Je suis un bélier. J'habite le fin
fond de l'Islande, dans une vallée isolée et battue par les vents
venant du pôle. Mon berger est sympa. Il me bichonne, me protège,
me câline. En plus de me fournir tout un troupeau de brebis que
j'honore toujours avec succès, tous les ans,il me transporte dans
une salle des fêtes où, avec d'autres copains béliers, on nous
admire touit en se faisant tâter par une rude mais charmante
vétérinaire. Cette année encore, j'étais à côté de Sproti,
mon voisin de champ (mais des barbelés nous séparent). Si nos
bergers respectifs ne s'entendent pas du tout, voire se font la
gueule depuis la nuit des temps bien qu'ils soient frères, nous on
est rudement copains. Cette année, il semblerait qu'il ait gagné
cet horrible bout de bois dont je me demande bien à quoi il peut
bien servir. Son maître était super content, le mien beaucoup
moins, mais il m'a quand même donné quelques caresses
supplémentaires en me ramenant dans ma bergerie. Je l'ai cependant
entendu marmonner dans sa barbe des mots pas sympas. Il trouvait
injuste la victoire de mon copain.
Le lendemain, il s'est passé un drôle
de truc. Mon berger m'a sorti vite fait de mon abri pour m'enfermer
dans un petit enclos qu'il avait fabriqué à la hâte dans la cave
de sa maison. Heureusement, je n'étais pas seul, il a aussi amené
quelques unes de mes amies brebis. A peine arrivés, au-dessus de nos
têtes, on a entendu des coups secs et forts, accompagnés de cris de
de nos copines. Puis ce fut un long silence. Je me demande même si
je n'ai pas entendu sangloter mon berger....
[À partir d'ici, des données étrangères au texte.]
What follows belongs to an exercise in optimizing a design on an open flow for small area; a production flow would make more cautious choices.
At most, simulation tests tie the RTL to the original design; equivalence was not proved.
Power is estimated from default activity; no workload was simulated.

Design img_controller, start of the top module:
module img_controller (
    input  logic                  clk,
    input  logic                  rst,
    input  logic                  cmd_capture,
    input  logic                  cmd_readout,
    input  logic [img_pkg::SKIP_BITS-1:0]  cmd_skip_count,
    input  img_pkg::header_t               cmd_header,
    input  logic [img_pkg::PIXEL_BITS-1:0] img_pixel,
    input  logic                  img_fv,
    input  logic                  img_lv,
    output logic                  status_capture_done,
    output img_pkg::capture_stats_t        status_stats,
    output logic                  readout_start,
    output logic                  readout_ready,
    input  logic                  readout_trigger,
    output img_pkg::pixel_word_t           readout_data
);
clock: 10.0 ns
lec_check: 0
cap_margin: 20
core_margin: 2
core_utilization: 60
cts_buf_list: sky130_fd_sc_hd__clkbuf_4
slew_margin: 20
run.sh (not shown) runs the stock make flow with config.mk's settings and CLKGATE_MAP_FILE= SYNTH_SCRIPT=/design/flow/synth_recipe.tcl, a recipe that flattens the netlist after the stock synthesis.
Rerun with:
--- a/flow/config.mk
+++ b/flow/config.mk
@@ -10,3 +10,5 @@
 export CORE_UTILIZATION = 60
-export CTS_BUF_LIST = sky130_fd_sc_hd__clkbuf_4
+export CTS_BUF_LIST = sky130_fd_sc_hd__clkbuf_16
+export CTS_CLUSTER_DIAMETER = 100
+export CTS_CLUSTER_SIZE = 30
 export SLEW_MARGIN = 20
The new run ran to the end with no violations. First-iteration DRC count is higher slightly. Via count is lower by a few percent. Setup slack is worse by 390 ps. Clock-buffer cell count is lower by 251.
Rerun with:
--- a/flow/config.mk
+++ b/flow/config.mk
@@ -10,5 +10,5 @@
 export CORE_UTILIZATION = 60
-export CTS_BUF_LIST = sky130_fd_sc_hd__clkbuf_16
-export CTS_CLUSTER_DIAMETER = 100
-export CTS_CLUSTER_SIZE = 30
+export CTS_BUF_LIST = sky130_fd_sc_hd__clkbuf_8
+export CTS_CLUSTER_DIAMETER = 60
+export CTS_CLUSTER_SIZE = 18
 export SLEW_MARGIN = 20
Effect: Non-clock buffer count stays the same; via count climbs slightly; utilization barely changes; final cell count climbs slightly; combinational power hardly moves; count of clock-buffer cells in the layout climbs by 22; wire length climbs slightly; design area is about the same; setup slack gets better by 170 ps.
No run of this note included a check of the RTL's function; only the layout flow was run.


img_controller, a different RTL version from the one above (not shown whole).
Size: roughly 1500 cells after synthesis, ~150 I/O pins.
Design img_controller, start of the top module:
module img_controller (
    input  logic                  clk,
    input  logic                  rst,
    input  logic                  cmd_capture,
    input  logic                  cmd_readout,
    input  logic [img_pkg::SKIP_BITS-1:0]  cmd_skip_count,
    input  img_pkg::header_t               cmd_header,
    input  logic [img_pkg::PIXEL_BITS-1:0] img_pixel,
    input  logic                  img_fv,
    input  logic                  img_lv,
    output logic                  status_capture_done,
    output img_pkg::capture_stats_t        status_stats,
    output logic                  readout_start,
    output logic                  readout_ready,
    input  logic                  readout_trigger,
    output img_pkg::pixel_word_t           readout_data
);
export LEC_CHECK = 0
export CAP_MARGIN = 20
export CORE_MARGIN = 2
export CORE_UTILIZATION = 70
export CTS_BUF_LIST = sky130_fd_sc_hd__clkbuf_8
export CTS_CLUSTER_DIAMETER = 60
export CTS_CLUSTER_SIZE = 20
export SLEW_MARGIN = 20
create_clock -name core_clock -period 10.0 [get_ports {clk}]
standard.sh (not shown) runs the stock make flow with config.mk's settings and CLKGATE_MAP_FILE= SYNTH_SCRIPT=/design/flow/synth_recipe.tcl, a recipe that flattens the netlist after the stock synthesis.
==> flow/flow/run.sh <==
#!/bin/bash
# Standard layout (the standard.sh, standard synthesis unchanged) with
# three changes:
#  - the port buffers are the smallest buffer cell (every port still gets one)
#  - clock tree: clkbuf_8 sink clusters of at most 20, no dummy loads
#  - the constant-0 outputs share one tie cell instead of one each
# The full log of the run is kept beside it in standard.log.
bash standard.sh \
  "BUFFER_PORTS_ARGS=-buffer_cell sky130_fd_sc_hd__buf_1" \
  "CTS_ARGS=-sink_clustering_enable -repair_clock_nets -sink_clustering_size 20 -sink_clustering_max_diameter 60 -buf_list sky130_fd_sc_hd__clkbuf_8 -dont_use_dummy_load" \
  SKIP_REPAIR_TIE_FANOUT=1 \
  finish > standard.log 2>&1
Rerun with:
--- a/flow/flow/run.sh
+++ b/flow/flow/run.sh
@@ -8,5 +8,5 @@
 bash standard.sh \
   "BUFFER_PORTS_ARGS=-buffer_cell sky130_fd_sc_hd__buf_1" \
-  "CTS_ARGS=-sink_clustering_enable -repair_clock_nets -sink_clustering_size 20 -sink_clustering_max_diameter 60 -buf_list sky130_fd_sc_hd__clkbuf_8 -dont_use_dummy_load" \
+  "CTS_ARGS=-sink_clustering_enable -repair_clock_nets -sink_clustering_size 19 -sink_clustering_max_diameter 120 -buf_list sky130_fd_sc_hd__clkbuf_8 -dont_use_dummy_load" \
   SKIP_REPAIR_TIE_FANOUT=1 \
   finish > standard.log 2>&1
- CORE_UTILIZATION: 70 -> 60
Via count falls by 1.4%.
Clock-buffer cell count stays the same.
Die area rises by 16%.
Setup slack gets better by 190 ps.
Worst hold slack gets better by 17 ps.
Rerun with:
--- a/flow/flow/run.sh
+++ b/flow/flow/run.sh
@@ -8,5 +8,5 @@
 bash standard.sh \
   "BUFFER_PORTS_ARGS=-buffer_cell sky130_fd_sc_hd__buf_1" \
-  "CTS_ARGS=-sink_clustering_enable -repair_clock_nets -sink_clustering_size 19 -sink_clustering_max_diameter 120 -buf_list sky130_fd_sc_hd__clkbuf_8 -dont_use_dummy_load" \
+  "CTS_ARGS=-sink_clustering_enable -repair_clock_nets -sink_clustering_size 20 -sink_clustering_max_diameter 60 -buf_list sky130_fd_sc_hd__clkbuf_8 -dont_use_dummy_load" \
   SKIP_REPAIR_TIE_FANOUT=1 \
   finish > standard.log 2>&1
- GPL_ROUTABILITY_DRIVEN: unset -> 0
- GPL_TIMING_DRIVEN: unset -> 0
- The new run completed with no timing, DRC or antenna violations
- clock power hardly moves
- die area does not change
- area after synthesis is unchanged
- worst setup slack loses 28 ps
- final area came out higher by about 1.5%
- first-iteration DRC count came out higher by 32%
- power goes up by 0.90%
- combinational power increases by about 20%
- fmax goes down by about 0.5%
- utilization climbs by 0.98 points
- via count rose by about 4%
Rerun with:
- CORE_UTILIZATION: 60 -> 50
- GPL_ROUTABILITY_DRIVEN: 0 -> unset
- GPL_TIMING_DRIVEN: 0 -> unset
=> The new run ran to the end with no violations. Die area grows by 20%. Wire length shrinks by 4.7%. Clock power stays flat. Setup slack gets better by 52 ps. Via count shrinks by 4.4%.


img_controller, a different RTL version from the one above (not shown whole).
Size in the first run: ~870 flip-flops, roughly 150 I/O pins, ~0.023 sq mm of cells after synthesis.
export LEC_CHECK = 0
export CAP_MARGIN = 20
export CORE_MARGIN = 2
export CORE_UTILIZATION = 60
export CTS_BUF_LIST = sky130_fd_sc_hd__clkbuf_8
export CTS_CLUSTER_DIAMETER = 60
export CTS_CLUSTER_SIZE = 20
export SLEW_MARGIN = 20
create_clock -name core_clock -period 10.0 [get_ports {clk}]
==> flow/flow/run.sh <==
#!/bin/bash
# Standard layout (the standard.sh, standard synthesis unchanged) with
# three changes:
#  - the port buffers are the smallest buffer cell (every port still gets one)
#  - clock tree: clkbuf_8 sink clusters of at most 20, no dummy loads
#  - the constant-0 outputs share one tie cell instead of one each
# The full log of the run is kept beside it in standard.log.
bash standard.sh \
  "BUFFER_PORTS_ARGS=-buffer_cell sky130_fd_sc_hd__buf_1" \
  "CTS_ARGS=-sink_clustering_enable -repair_clock_nets -sink_clustering_size 21 -sink_clustering_max_diameter 50 -buf_list sky130_fd_sc_hd__clkbuf_8 -dont_use_dummy_load" \
  SKIP_REPAIR_TIE_FANOUT=1 \
  finish > standard.log 2>&1
The baseline ran to the end with no violations.
Next try:
--- a/flow/flow/run.sh
+++ b/flow/flow/run.sh
@@ -8,5 +8,5 @@
 bash standard.sh \
   "BUFFER_PORTS_ARGS=-buffer_cell sky130_fd_sc_hd__buf_1" \
-  "CTS_ARGS=-sink_clustering_enable -repair_clock_nets -sink_clustering_size 21 -sink_clustering_max_diameter 50 -buf_list sky130_fd_sc_hd__clkbuf_8 -dont_use_dummy_load" \
+  "CTS_ARGS=-sink_clustering_enable -repair_clock_nets -sink_clustering_size 20 -sink_clustering_max_diameter 60 -buf_list sky130_fd_sc_hd__clkbuf_8 -dont_use_dummy_load" \
   SKIP_REPAIR_TIE_FANOUT=1 \
   finish > standard.log 2>&1
Outcome: The changed run went through all stages and came out clean. Routed wire length barely changes. First-iteration DRC count is higher by about 1.5%. Fmax barely changes. Sequential share of layout area stays flat. Flip-flop and latch count does not change. Design area is about the same.
Next try:
--- a/flow/flow/run.sh
+++ b/flow/flow/run.sh
@@ -8,5 +8,5 @@
 bash standard.sh \
   "BUFFER_PORTS_ARGS=-buffer_cell sky130_fd_sc_hd__buf_1" \
-  "CTS_ARGS=-sink_clustering_enable -repair_clock_nets -sink_clustering_size 20 -sink_clustering_max_diameter 60 -buf_list sky130_fd_sc_hd__clkbuf_8 -dont_use_dummy_load" \
+  "CTS_ARGS=-sink_clustering_enable -repair_clock_nets -sink_clustering_size 34 -sink_clustering_max_diameter 50 -buf_list sky130_fd_sc_hd__clkbuf_16 -dont_use_dummy_load" \
   SKIP_REPAIR_TIE_FANOUT=1 \
   finish > standard.log 2>&1
The new run went through all stages and came out clean.
Power climbs by 7.9%.
Clock power went up by 31%.
Global-route usage came out higher by 0.19 points.


alpha:
img_controller, a different RTL version from the one above (not shown whole).
For scale: ~1600 cells after synthesis, ~870 flip-flops.
==> flow/config.mk <==
export PLATFORM = sky130hd
export DESIGN_NAME = img_controller
export DESIGN_NICKNAME = img_controller
export VERILOG_FILES = /design/flow/design.v
export SDC_FILE = /design/flow/constraint.sdc
export NUM_CORES = 4
export LEC_CHECK = 0
export CAP_MARGIN = 20
export CORE_MARGIN = 2
export CORE_UTILIZATION = 60
export CTS_BUF_LIST = sky130_fd_sc_hd__clkbuf_8
export CTS_CLUSTER_DIAMETER = 60
export CTS_CLUSTER_SIZE = 18
export SLEW_MARGIN = 20
==> flow/constraint.sdc <==
create_clock -name core_clock -period 10.0 [get_ports {clk}]
set_input_delay 2.0000 -clock core_clock [delete_from_list [all_inputs] [get_ports {clk}]]
set_output_delay 2.0000 -clock core_clock [all_outputs]
set_load 0.01 [all_outputs]
==> flow/flow/run.sh <==
#!/bin/bash
# Standard layout with two changes: the port buffers are the smallest buffer
# cell, and clock tree synthesis inserts no dummy loads. Full log beside the run.
bash standard.sh \
  "BUFFER_PORTS_ARGS=-buffer_cell sky130_fd_sc_hd__buf_1" \
  "CTS_ARGS=-sink_clustering_enable -repair_clock_nets -sink_clustering_size 10 -sink_clustering_max_diameter 50 -buf_list sky130_fd_sc_hd__clkbuf_4 -dont_use_dummy_load" \
  finish > standard.log 2>&1
alpha | status: complete | timing, DRC, antenna: pass
Inputs modified between alpha and beta:
==> flow/flow/run.sh <==
#!/bin/bash
# Standard layout with two changes: the port buffers are the smallest buffer
# cell, and clock tree synthesis inserts no dummy loads. Full log beside the run.
bash standard.sh \
  "BUFFER_PORTS_ARGS=-buffer_cell sky130_fd_sc_hd__buf_1" \
  "CTS_ARGS=-sink_clustering_enable -repair_clock_nets -sink_clustering_size 20 -sink_clustering_max_diameter 60 -buf_list sky130_fd_sc_hd__clkbuf_8 -dont_use_dummy_load" \
  SKIP_REPAIR_TIE_FANOUT=1 \
  finish > standard.log 2>&1
## What came out
Of the two candidates, alpha has the better achievable clock frequency and beta the worse one. Setup slack after placement, beta and alpha: smaller value in beta. From alpha to beta the numbers moved as follows: wire length shows a reduction of 140 um; number of placement rows shows no meaningful change; via total after detailed routing shows a reduction of 2.5%.
Relative to beta, the following input files were edited for gamma:
--- a/flow/flow/run.sh
+++ b/flow/flow/run.sh
@@ -6,3 +6,2 @@
   "CTS_ARGS=-sink_clustering_enable -repair_clock_nets -sink_clustering_size 20 -sink_clustering_max_diameter 60 -buf_list sky130_fd_sc_hd__clkbuf_8 -dont_use_dummy_load" \
-  SKIP_REPAIR_TIE_FANOUT=1 \
   finish > standard.log 2>&1
Findings:
Diff gamma and beta: sequential share of layout area higher in beta. Number of global-route vias before repair, gamma and beta, higher one = gamma. Against beta as the reference, gamma delivers a lower wire length per cell after detailed routing.


== job 2041 ==
Another version of the RTL of img_controller (not shown whole).
Size: roughly 1600 cells after synthesis, ~870 flip-flops, ~24000 sq um of cells after synthesis.
make LEC_CHECK=0 CAP_MARGIN=20 CORE_MARGIN=2 CORE_UTILIZATION=60 CTS_BUF_LIST=sky130_fd_sc_hd__clkbuf_8 CTS_CLUSTER_DIAMETER=60 CTS_CLUSTER_SIZE=18 SLEW_MARGIN=20 finish   # period 10.0 ns
run.sh (not shown) runs the stock make flow with config.mk's settings and CLKGATE_MAP_FILE= SYNTH_SCRIPT=/design/flow/synth_recipe.tcl, a recipe that flattens the netlist after the stock synthesis.
Stock flow here: none of the scripts above is used.
Job 2041 ran to completion and came out clean on the timing, design-rule and antenna checks.
Here is what was changed in the inputs of job 9460 compared with job 2041.
==> flow/flow/run.sh (new file) <==
#!/bin/bash
# Standard layout, unchanged; full log kept beside the run.
bash standard.sh > standard.log 2>&1
==> flow/standard.sh (new file) <==
#!/bin/bash
# synth_recipe.tcl (not shown) runs the flow's synth.tcl, then flattens the netlist and writes it again
# the make line also repeats each setting of config.mk as NAME=value (left out here)
make -C /OpenROAD-flow-scripts/flow DESIGN_CONFIG=/design/flow/config.mk WORK_HOME=/design/flow/orfs CLKGATE_MAP_FILE= SYNTH_SCRIPT=/design/flow/synth_recipe.tcl "${@:-finish}"
removed: flow/run.sh
[summary]
- Delta (job 9460 minus job 2041): final count of pins violating max slew did not really move, count of buffers inserted at the top-level ports did not really move, area growth from synthesis to final layout did not really move, power density over the cells did not really move.
- Any difference in die area between job 9460 and job 2041 is small enough to ignore.
- Re cell count: no difference whatsoever between job 2041 and job 9460.
Setup changes, job 9460 to job 8853
==> flow/flow/run.sh <==
#!/bin/bash
# Standard layout with two changes: the port buffers are the smallest buffer
# cell, and clock tree synthesis inserts no dummy loads. Full log beside the run.
bash standard.sh \
  "BUFFER_PORTS_ARGS=-buffer_cell sky130_fd_sc_hd__buf_1" \
  "CTS_ARGS=-sink_clustering_enable -repair_clock_nets -sink_clustering_size 10 -sink_clustering_max_diameter 50 -buf_list sky130_fd_sc_hd__clkbuf_4 -dont_use_dummy_load" \
  finish > standard.log 2>&1
[summary]
Delta(part of the total power dissipated in sequential elements, job 8853 - job 9460) > 0
As far as simple-gate area share of the yosys netlist goes, job 8853 and job 9460 are indistinguishable; the numbers are identical.
Job 9460 -> job 8853: final area decreased by a few percent
On first-pass GRT wire length, job 8853 does better than job 9460.
Cmp job 8853 vs job 9460: routed wire length lower in job 8853
Power: job 8853 draws less than job 9460
Comparing job 8853 and job 9460, the lower sequential cell area share is on job 9460.
#### Input delta (job 3925 over job 8853)
==> flow/flow/run.sh <==
#!/bin/bash
# Standard layout with two changes: the port buffers are the smallest buffer
# cell, and clock tree synthesis inserts no dummy loads. Full log beside the run.
bash standard.sh \
  "BUFFER_PORTS_ARGS=-buffer_cell sky130_fd_sc_hd__buf_1" \
  "CTS_ARGS=-sink_clustering_enable -repair_clock_nets -sink_clustering_size 18 -sink_clustering_max_diameter 60 -buf_list sky130_fd_sc_hd__clkbuf_8 -dont_use_dummy_load" \
  finish > standard.log 2>&1
[summary]
NOTE total wire length job 8853->job 3925 decreased slightly. Looking only at worst slew slack as a fraction of its limit, and setting everything else aside, the higher value of job 3925 and job 8853 goes to job 8853. As far as utilization is concerned, job 3925 and job 8853 perform about the same.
Je suis resté de longues journées à
manger du foin dans ce petit espace. On se demandait ce qu'il pouvait
bien se passer au-dessus de nos têtes,... toutes ces visites, toutes
ces discussions et cette radio qui parfois fonctionnait au
maximum....
Puis, très longtemps après, on m'a
fait grimper dans une drôle de bétaillère avec des ailes. On m'a
enfermé dans le noir dans ce qu'un gars a appelé une soute. J'ai eu
peur et froid malgré ma laine d'hiver que l'on ne m'avait pas
tondue. Puis, j'ai revu le soleil ! Eclatant le soleil, surtout
qu'il était mêlé avec les éclairs de boîtes noires tenues par
des bergers habillés de la même couleur et qui criaient mon nom.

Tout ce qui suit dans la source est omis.